4 UX Tips to Rule the Multi-screen Kingdom

4 key aspescts for success in multi-screen user experience

A long, long time ago, in a far-away land, service providers ruled the earth and forced their clients, called subscribers, to forgo all their user experience choices and preferences and surrender to the service providers’ dictates.

But everything changed when smartphones, tablets, Blu-rays and smart TVs arrived. The subscribers were so enthusiastic about these new devices and their manufacturers that they no longer were bound to one service provider. They could now choose and switch rather easily.

The service providers feared they were doomed. But hope was not lost. They still had one power over the subscribers: they could create a user experience so unique, so smooth, that it would lure them back. That user experience had four key aspects without which the service providers would have been soon forgotten:

1. Make it Their Own

The regular Joe or Jane is overwhelmed with so much TV content that they become saturated. Each service provider lists their content in a catalog in which one can get lost.

A service provider could get an edge by offering personalized recommendations and navigation through the content. Users would then be more likely to find something they like, thus pay more, thus be happier and as a result, find more things they like… and again pay more, be happier…etc, until the end of times.

Relevant is always better than popular.

2. Keep it Simple

The fewer clicks a customer has to make before getting to what they want is a definite plus for any interface. So abandon the “Please Wait” loading screen or ask users for their OK to proceed.

Also, help them understand quickly what they are viewing. A picture always does the trick. As AV&Co. reported, “46% of 18-44s say they prefer a screen with apps or images of available content to a traditional TV guide.”

UNE, a Viaccess-Orca  customer in Colombia, enjoyed a 32% increase in VOD purchases after switching to a simple page with three recommendations.

3. Tailor Service to Specific Screens

We mentioned all the different devices out there, each one with its own interface, screen, purpose, size, etc.

A service provider that tailors its service, functionality and content to specific devices and screens ensures its edge over service providers offering routine user experiences.

4. Stay the Course

It came to pass that it was raining devices and the subscribers were liberated. But soon enough, there were so many devices that subscribers became tired or just stopped paying attention to every minute aspect of the user experience.

To overcome that reaction, service providers need to create a consistent user experience that is so intuitive, the users are easily able to operate any screen, even when they encounter it for the first time.

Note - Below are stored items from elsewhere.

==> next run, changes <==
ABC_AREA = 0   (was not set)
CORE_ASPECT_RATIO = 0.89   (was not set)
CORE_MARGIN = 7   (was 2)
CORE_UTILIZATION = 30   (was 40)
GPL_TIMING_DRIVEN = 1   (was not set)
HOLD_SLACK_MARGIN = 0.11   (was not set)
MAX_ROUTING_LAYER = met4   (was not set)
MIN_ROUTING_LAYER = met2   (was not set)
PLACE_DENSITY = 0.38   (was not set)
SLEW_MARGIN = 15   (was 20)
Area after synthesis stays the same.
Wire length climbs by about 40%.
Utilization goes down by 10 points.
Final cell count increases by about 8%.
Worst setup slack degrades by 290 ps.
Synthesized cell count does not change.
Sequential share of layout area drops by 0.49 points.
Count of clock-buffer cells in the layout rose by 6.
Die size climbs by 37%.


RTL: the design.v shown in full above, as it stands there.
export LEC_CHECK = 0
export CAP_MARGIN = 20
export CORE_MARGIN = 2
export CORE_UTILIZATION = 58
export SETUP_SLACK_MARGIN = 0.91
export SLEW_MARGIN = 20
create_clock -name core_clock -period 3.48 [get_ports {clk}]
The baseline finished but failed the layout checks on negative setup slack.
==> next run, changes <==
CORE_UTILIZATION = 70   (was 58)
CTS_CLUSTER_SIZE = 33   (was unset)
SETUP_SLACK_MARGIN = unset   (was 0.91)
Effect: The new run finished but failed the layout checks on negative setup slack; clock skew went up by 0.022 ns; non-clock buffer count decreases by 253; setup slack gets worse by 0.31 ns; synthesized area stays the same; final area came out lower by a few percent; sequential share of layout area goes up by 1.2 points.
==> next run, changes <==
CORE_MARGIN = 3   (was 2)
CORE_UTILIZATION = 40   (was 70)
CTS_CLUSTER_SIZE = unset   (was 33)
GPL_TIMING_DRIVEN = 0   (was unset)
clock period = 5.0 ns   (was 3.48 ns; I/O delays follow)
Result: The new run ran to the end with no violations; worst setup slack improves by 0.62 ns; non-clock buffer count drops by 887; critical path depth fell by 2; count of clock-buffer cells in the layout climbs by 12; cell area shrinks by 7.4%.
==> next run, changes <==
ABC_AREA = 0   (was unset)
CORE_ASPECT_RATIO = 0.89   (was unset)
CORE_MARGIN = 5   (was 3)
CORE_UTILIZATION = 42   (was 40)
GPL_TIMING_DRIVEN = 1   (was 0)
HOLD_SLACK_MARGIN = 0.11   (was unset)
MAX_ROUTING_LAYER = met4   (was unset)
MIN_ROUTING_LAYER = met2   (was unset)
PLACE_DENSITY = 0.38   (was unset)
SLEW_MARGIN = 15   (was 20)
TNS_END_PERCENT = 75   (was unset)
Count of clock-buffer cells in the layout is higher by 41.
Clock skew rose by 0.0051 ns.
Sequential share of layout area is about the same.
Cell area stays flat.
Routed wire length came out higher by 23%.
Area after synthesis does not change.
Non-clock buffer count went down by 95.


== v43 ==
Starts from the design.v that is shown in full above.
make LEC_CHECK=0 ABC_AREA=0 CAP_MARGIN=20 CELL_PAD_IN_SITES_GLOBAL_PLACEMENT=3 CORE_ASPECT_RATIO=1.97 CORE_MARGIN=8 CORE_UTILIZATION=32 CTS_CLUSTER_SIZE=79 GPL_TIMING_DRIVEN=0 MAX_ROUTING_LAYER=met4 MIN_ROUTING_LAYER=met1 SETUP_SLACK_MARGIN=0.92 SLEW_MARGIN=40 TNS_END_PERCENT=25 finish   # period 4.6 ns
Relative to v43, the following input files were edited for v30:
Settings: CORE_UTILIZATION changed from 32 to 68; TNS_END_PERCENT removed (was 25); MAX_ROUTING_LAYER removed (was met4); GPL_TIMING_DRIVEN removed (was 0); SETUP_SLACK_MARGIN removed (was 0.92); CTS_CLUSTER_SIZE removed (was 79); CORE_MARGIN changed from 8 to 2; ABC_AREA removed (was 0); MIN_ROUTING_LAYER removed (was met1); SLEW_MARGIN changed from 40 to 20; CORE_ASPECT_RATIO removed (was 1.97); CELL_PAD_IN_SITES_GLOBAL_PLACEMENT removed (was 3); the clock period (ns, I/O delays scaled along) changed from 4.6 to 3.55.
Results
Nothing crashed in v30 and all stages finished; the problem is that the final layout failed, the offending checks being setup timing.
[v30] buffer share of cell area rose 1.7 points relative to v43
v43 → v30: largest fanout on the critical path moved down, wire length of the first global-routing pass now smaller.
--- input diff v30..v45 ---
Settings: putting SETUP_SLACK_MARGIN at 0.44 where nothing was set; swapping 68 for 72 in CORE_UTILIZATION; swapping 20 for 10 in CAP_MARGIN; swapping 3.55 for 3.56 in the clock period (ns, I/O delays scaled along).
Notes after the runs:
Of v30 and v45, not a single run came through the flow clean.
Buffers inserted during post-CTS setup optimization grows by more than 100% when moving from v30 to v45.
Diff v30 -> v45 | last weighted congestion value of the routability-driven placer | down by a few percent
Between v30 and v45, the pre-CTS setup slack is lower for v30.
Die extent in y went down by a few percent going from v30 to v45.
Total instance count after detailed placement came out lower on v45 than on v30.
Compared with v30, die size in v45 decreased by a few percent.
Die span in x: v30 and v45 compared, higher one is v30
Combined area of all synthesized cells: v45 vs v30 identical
## job 6751
==> flow/design.v <==
module router (
    input logic clk,
    input logic rst_n,
    input logic [3:0]  req_i,       
    input logic [31:0] data_n_i,
    input logic [31:0] data_s_i,
    input logic [31:0] data_e_i,
    input logic [31:0] data_w_i,
    input logic        yumi_i,     
    output logic [31:0] data_o,
    output logic        valid_o,
    output logic        busy_o
);
    logic [31:0] buffer [0:63];      
    logic [5:0]  write_ptr, read_ptr; 
    logic [6:0]  count;              
    logic write_en;
    logic read_en;
    assign write_en = (|req_i) && (count < 64);
    assign read_en  = (count > 0) && yumi_i;
    always_ff @(posedge clk or negedge rst_n) begin
        if (!rst_n) begin
            write_ptr <= 0;
            read_ptr  <= 0;
            count     <= 0;
            busy_o    <= 0;
            valid_o   <= 0;
            data_o    <= 0;
        end else begin
            if (write_en) begin
                if (req_i[0])      buffer[write_ptr] <= data_n_i;
                else if (req_i[1]) buffer[write_ptr] <= data_s_i;
                else if (req_i[2]) buffer[write_ptr] <= data_e_i;
                else if (req_i[3]) buffer[write_ptr] <= data_w_i;
                write_ptr <= write_ptr + 1;
            end
            if (read_en) begin
                data_o    <= buffer[read_ptr];
                valid_o   <= 1;
                read_ptr  <= read_ptr + 1;
            end else begin
                valid_o <= 0;
            end
            if (write_en && !read_en) begin
                count <= count + 1;           
            end 
            else if (!write_en && read_en) begin
                count <= count - 1;           
            end
            if (count >= 60) busy_o <= 1; 
            else             busy_o <= 0;
        end
    end
endmodule
clock: 2.54 ns
lec_check: 0
abc_area: 1
cap_margin: 20
core_margin: 2
core_utilization: 72
cts_cluster_size: 73
place_density: 0.37
slew_margin: 20
run.sh (not shown) runs the stock make flow with config.mk's settings and CLKGATE_MAP_FILE=.
Nothing crashed in job 6751 and all stages finished; the problem is that the final layout failed, the offending checks being setup timing.
What job 3056 does differently from job 6751 at the input level:
--- a/flow/config.mk
+++ b/flow/config.mk
@@ -6,9 +6,11 @@
 export NUM_CORES = 4
 export LEC_CHECK = 0
-export ABC_AREA = 1
 export CAP_MARGIN = 20
+export CORE_ASPECT_RATIO = 0.53
 export CORE_MARGIN = 2
-export CORE_UTILIZATION = 72
-export CTS_CLUSTER_SIZE = 73
-export PLACE_DENSITY = 0.37
+export CORE_UTILIZATION = 40
+export CTS_CLUSTER_DIAMETER = 282
+export PLACE_DENSITY_LB_ADDON = 0.07
+export SETUP_SLACK_MARGIN = 0.62
 export SLEW_MARGIN = 20
+export TNS_END_PERCENT = 20
==> flow/constraint.sdc <==
create_clock -name core_clock -period 4.58 [get_ports {clk}]
set_input_delay 0.9160 -clock core_clock [delete_from_list [all_inputs] [get_ports {clk}]]
set_output_delay 0.9160 -clock core_clock [all_outputs]
set_load 0.01 [all_outputs]
==> comparison <==
- Looking at job 3056 and job 6751, the post-synthesis share of cell area spent on xor and xnor gates is a wash.
- When job 3056 is measured against job 6751, its number of cell instances after yosys synthesis turns out 37% lower.
- Job 6751 has a lower multiplexer fraction of the synthesized cell area than job 3056.
- Detailed-route wire length for job 3056: 3.8 mm up relative to job 6751
- Job 6751 and job 3056: one clean run, job 3056; the rest did not finish clean.
- In the metrics for job 3056 and job 6751, the one carrying the lower HPWL reported at the end of detailed placement is job 6751.
- A timing endpoint of the critical path of data_o[26] is what job 3056 shows, while data_o[10] belongs to job 6751.
- Side by side, first-pass iteration count of the detailed router turned out lower in job 3056 than in job 6751.
- Final instance area down 11% in job 3056 wrt job 6751
- In the flow results for job 3056 and job 6751, the non-clock buffer count in the final layout is smaller on job 3056.
- Maximum number of pins on one net before global-route repair came out exactly the same in job 3056 and job 6751.
- On wire length of the first global-routing pass, job 6751 beats job 3056.
- | setup slack after layout | lower: job 6751 |
The inputs of job 4257 differ from those of job 3056 as listed below.
==> flow/config.mk <==
export PLATFORM = sky130hd
export DESIGN_NAME = router
export DESIGN_NICKNAME = router
export VERILOG_FILES = /design/flow/design.v
export SDC_FILE = /design/flow/constraint.sdc
export NUM_CORES = 4
export LEC_CHECK = 0
export CAP_MARGIN = 20
export CELL_PAD_IN_SITES_GLOBAL_PLACEMENT = 3
export CORE_MARGIN = 4
export CORE_UTILIZATION = 50
export CTS_CLUSTER_SIZE = 71
export GPL_ROUTABILITY_DRIVEN = 0
export GPL_TIMING_DRIVEN = 0
export MAX_ROUTING_LAYER = met4
export PLACE_DENSITY = 0.39
export SLEW_MARGIN = 20
==> flow/constraint.sdc <==
create_clock -name core_clock -period 6.09 [get_ports {clk}]
set_input_delay 1.2180 -clock core_clock [delete_from_list [all_inputs] [get_ports {clk}]]
set_output_delay 1.2180 -clock core_clock [all_outputs]
set_load 0.01 [all_outputs]
Results
- Startpoint of the most critical setup path: read_ptr[0] -> job 4257, read_ptr[4] -> job 3056
- Job 4257: wire length per cell after detailed routing about 2.6% below job 3056
- Comparing job 4257 and job 3056, worst slew margin relative to its limit is lower on job 4257.
- Minimum clock period after layout (job 4257 over job 3056): increase, 1100 ps
- In the reports for job 4257 and job 3056, the smaller post-route fraction of the period consumed by the critical path belongs to job 4257.
- Job 4257 against job 3056: timing-limited maximum frequency decreased by about 20% relative to the old numbers; core region area decreased by about 20% relative to the old numbers.
==> inputs of job 7914 <==
Design accel_display, start of the top module:
module accel_display(
	input 		          		clk,         
	input 		          		reset_n,
	input 		     [1:0]		SW,
	input 		          		data_update,
	input 		     [15:0]		data_x,
	input 		     [15:0]		data_y,
	output		     [7:0]		HEX0,
	output		     [7:0]		HEX1,
	output		     [7:0]		HEX2,
	output		     [7:0]		HEX3,
	output		reg  [3:0]		VGA_B,
	output		reg  [3:0]		VGA_G,
	output		reg          	VGA_HS,
	output		reg  [3:0]		VGA_R,
	output		reg          	VGA_VS
);
clock: 9.04 ns
lec_check: 0
abc_area: 1
cap_margin: 20
core_margin: 2
core_utilization: 70
cts_cluster_size: 40
place_density_lb_addon: 0.09
setup_slack_margin: 2.64
slew_margin: 20
run.sh (not shown) runs the stock make flow with config.mk's settings and CLKGATE_MAP_FILE=.
==> job 2279: changes against job 7914 <==
==> flow/config.mk (replaced) <==
export PLATFORM = sky130hd
export DESIGN_NAME = accel_display
export DESIGN_NICKNAME = accel_display
export VERILOG_FILES = /design/flow/design.v
export SDC_FILE = /design/flow/constraint.sdc
export NUM_CORES = 4
export LEC_CHECK = 0
export CAP_MARGIN = 20
export CORE_MARGIN = 2
export CORE_UTILIZATION = 64
export PLACE_DENSITY = 0.6
export SLEW_MARGIN = 20
==> flow/constraint.sdc (replaced) <==
create_clock -name core_clock -period 12.4 [get_ports {clk}]
set_input_delay 2.4800 -clock core_clock [delete_from_list [all_inputs] [get_ports {clk}]]
set_output_delay 2.4800 -clock core_clock [all_outputs]
set_load 0.01 [all_outputs]
==> comparison <==
Of job 7914 and job 2279, job 2279 has the higher die size (gap about 8%, measured against job 2279).
Job 2279 finished clean. Job 7914 never finished: it broke off in global routing (5_1_grt) (GRT-0232).
In job 7914 the synthesized cell count is larger than in job 2279, by about 25%.
In job 2279 the area after synthesis is lower than in job 7914, by 0.90%.


==> maple <==
Starting RTL as in the previous note.
## accel_display
module accel_display(
	input 		          		clk,         
	input 		          		reset_n,
	input 		     [1:0]		SW,
	input 		          		data_update,
	input 		     [15:0]		data_x,
	input 		     [15:0]		data_y,
	output		     [7:0]		HEX0,
	output		     [7:0]		HEX1,
	output		     [7:0]		HEX2,
	output		     [7:0]		HEX3,
	output		reg  [3:0]		VGA_B,
	output		reg  [3:0]		VGA_G,
	output		reg          	VGA_HS,
	output		reg  [3:0]		VGA_R,
	output		reg          	VGA_VS
);
clock: 20.0 ns
lec_check: 0
cap_margin: 20
cell_pad_in_sites_global_placement: 3
core_margin: 2
core_utilization: 40
gpl_routability_driven: 0
hold_slack_margin: -0.06
min_routing_layer: met2
place_density_lb_addon: 0.27
slew_margin: 20
==> onyx: changes against maple <==
Settings changed: ABC_AREA from default to 1, CELL_PAD_IN_SITES_GLOBAL_PLACEMENT 3 to default, CORE_UTILIZATION 40 to 72, CTS_CLUSTER_SIZE from default to 40, GPL_ROUTABILITY_DRIVEN 0 to default, HOLD_SLACK_MARGIN -0.06 to default, MIN_ROUTING_LAYER met2 to default, PLACE_DENSITY_LB_ADDON 0.27 to default, SETUP_SLACK_MARGIN from default to -0.7.
==> flow/constraint.sdc (replaced) <==
create_clock -name core_clock -period 9.02 [get_ports {clk}]
set_input_delay 1.8040 -clock core_clock [delete_from_list [all_inputs] [get_ports {clk}]]
set_output_delay 1.8040 -clock core_clock [all_outputs]
set_load 0.01 [all_outputs]
==> sierra: changes against maple <==
Settings changed: CAP_MARGIN 20 to 5, CELL_PAD_IN_SITES_GLOBAL_PLACEMENT 3 to default, CORE_UTILIZATION 40 to 72, GPL_ROUTABILITY_DRIVEN 0 to default, HOLD_SLACK_MARGIN -0.06 to default, MIN_ROUTING_LAYER met2 to default, PLACE_DENSITY_LB_ADDON 0.27 to default.
==> flow/constraint.sdc (replaced) <==
create_clock -name core_clock -period 13.9 [get_ports {clk}]
set_input_delay 2.7800 -clock core_clock [delete_from_list [all_inputs] [get_ports {clk}]]
set_output_delay 2.7800 -clock core_clock [all_outputs]
set_load 0.01 [all_outputs]
==> results <==
metric                                                                         onyx              sierra               maple
Run status                                                 finished with violations      finished clean      finished clean
Violated checks                                                negative setup slack                   -                   -
Placeable Area                                                            47700 um2           47500 um2           85400 um2
Synthesis-to-finish area growth                                               23.2%               9.19%               11.1%
Crit. Startpoint                                                y_axis.shiftreg[16]            count[0]            count[0]
Reg-to-reg setup timing slack                                              -1680 ps             1190 ps             7240 ps
Global Route Usage Sum                                                        35.3%               28.8%               25.6%
Launch instance of the worst min-delay path                          control.v_sync      control.h_sync      control.v_sync
Estimated wirelength of the detail-placed design                           56000 um            50400 um            54300 um
Fraction of the mapped netlist area in simple logic gates                     20.6%               11.4%               11.4%
Cell area reported after detailed placement                               38900 um2           35500 um2           36200 um2
Detailed-route via count                                                      32600               24400               32800
Number of clock buffer instances in the layout                                   86                  74                  93
Sequential portion of the cell area                                           24.8%               28.2%               27.7%
Number of instances resized during post-cts repair                              193                   7                   0
Finished layout cell area                                                 43000 um2           37800 um2           38400 um2
Initial drt markers                                                            3423                1300                3419
Worst reg2reg startpoint                                        y_axis.shiftreg[16]  y_axis.shiftreg[0]  y_axis.shiftreg[1]


==> build 98 <==
accel_display again, from the RTL that the note above started with.
make LEC_CHECK=0 ABC_AREA=1 CAP_MARGIN=20 CORE_MARGIN=2 CORE_UTILIZATION=70 CTS_CLUSTER_SIZE=34 HOLD_SLACK_MARGIN=0.29 SETUP_SLACK_MARGIN=1.6 SLEW_MARGIN=20 finish   # period 9.85 ns
==> trial 30: changes against build 98 <==
--- a/flow/config.mk
+++ b/flow/config.mk
@@ -7,9 +7,7 @@
 export LEC_CHECK = 0
-export ABC_AREA = 1
 export CAP_MARGIN = 20
 export CORE_MARGIN = 2
-export CORE_UTILIZATION = 70
-export CTS_CLUSTER_SIZE = 34
-export HOLD_SLACK_MARGIN = 0.29
-export SETUP_SLACK_MARGIN = 1.6
+export CORE_UTILIZATION = 68
+export CTS_CLUSTER_SIZE = 41
+export SETUP_SLACK_MARGIN = 3.08
 export SLEW_MARGIN = 20
==> flow/constraint.sdc (replaced) <==
create_clock -name core_clock -period 13.1 [get_ports {clk}]
set_input_delay 2.6200 -clock core_clock [delete_from_list [all_inputs] [get_ports {clk}]]
set_output_delay 2.6200 -clock core_clock [all_outputs]
set_load 0.01 [all_outputs]
==> qor.yml <==
logic_synthesis:
  ys_sh_adder_pct: 23.5
  ys_types: 113
global_routing:
  track_usage_pct: 29.3
  gr-total-overflow: 0
die:
  dieArea_mm2: 0.0527
  die_y_um: 230
outcome:
  outcome: "timing/DRC/antenna clean"
place:
  place_ws_ns: 0.589
The numbers above come from trial 30.

==> qor.yml <==
outcome:
  haltStage: "global routing"
  tool.error: "[ERROR GRT-0116] Global routing finished with congestion. Check the congestion regions in the DRC Viewer."
  outcome: "aborted with a tool error"
place:
  place_ws_ns: -0.670
logic_synthesis:
  ys_types: 69
  ys_sh_adder_pct: 23.3
global_routing:
  track_usage_pct: 51.5
die:
  dieArea_mm2: 0.0517
  die_y_um: 227
The numbers above come from build 98.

Service providers then can send TV recommendations to mobile units, which then become portable set-to-boxes able to control and identify the TV service are on to something. Using the same backend for all screens, enabling them to speak the same language, also gives a service provider an advantage.

After the service providers followed these rules, they gained back some of their control, hooked the subscribers once again and turned them into addicts. Once users were addicted, it was hard for competitors to lure them away. And so the service providers and subscribers lived happily ever after.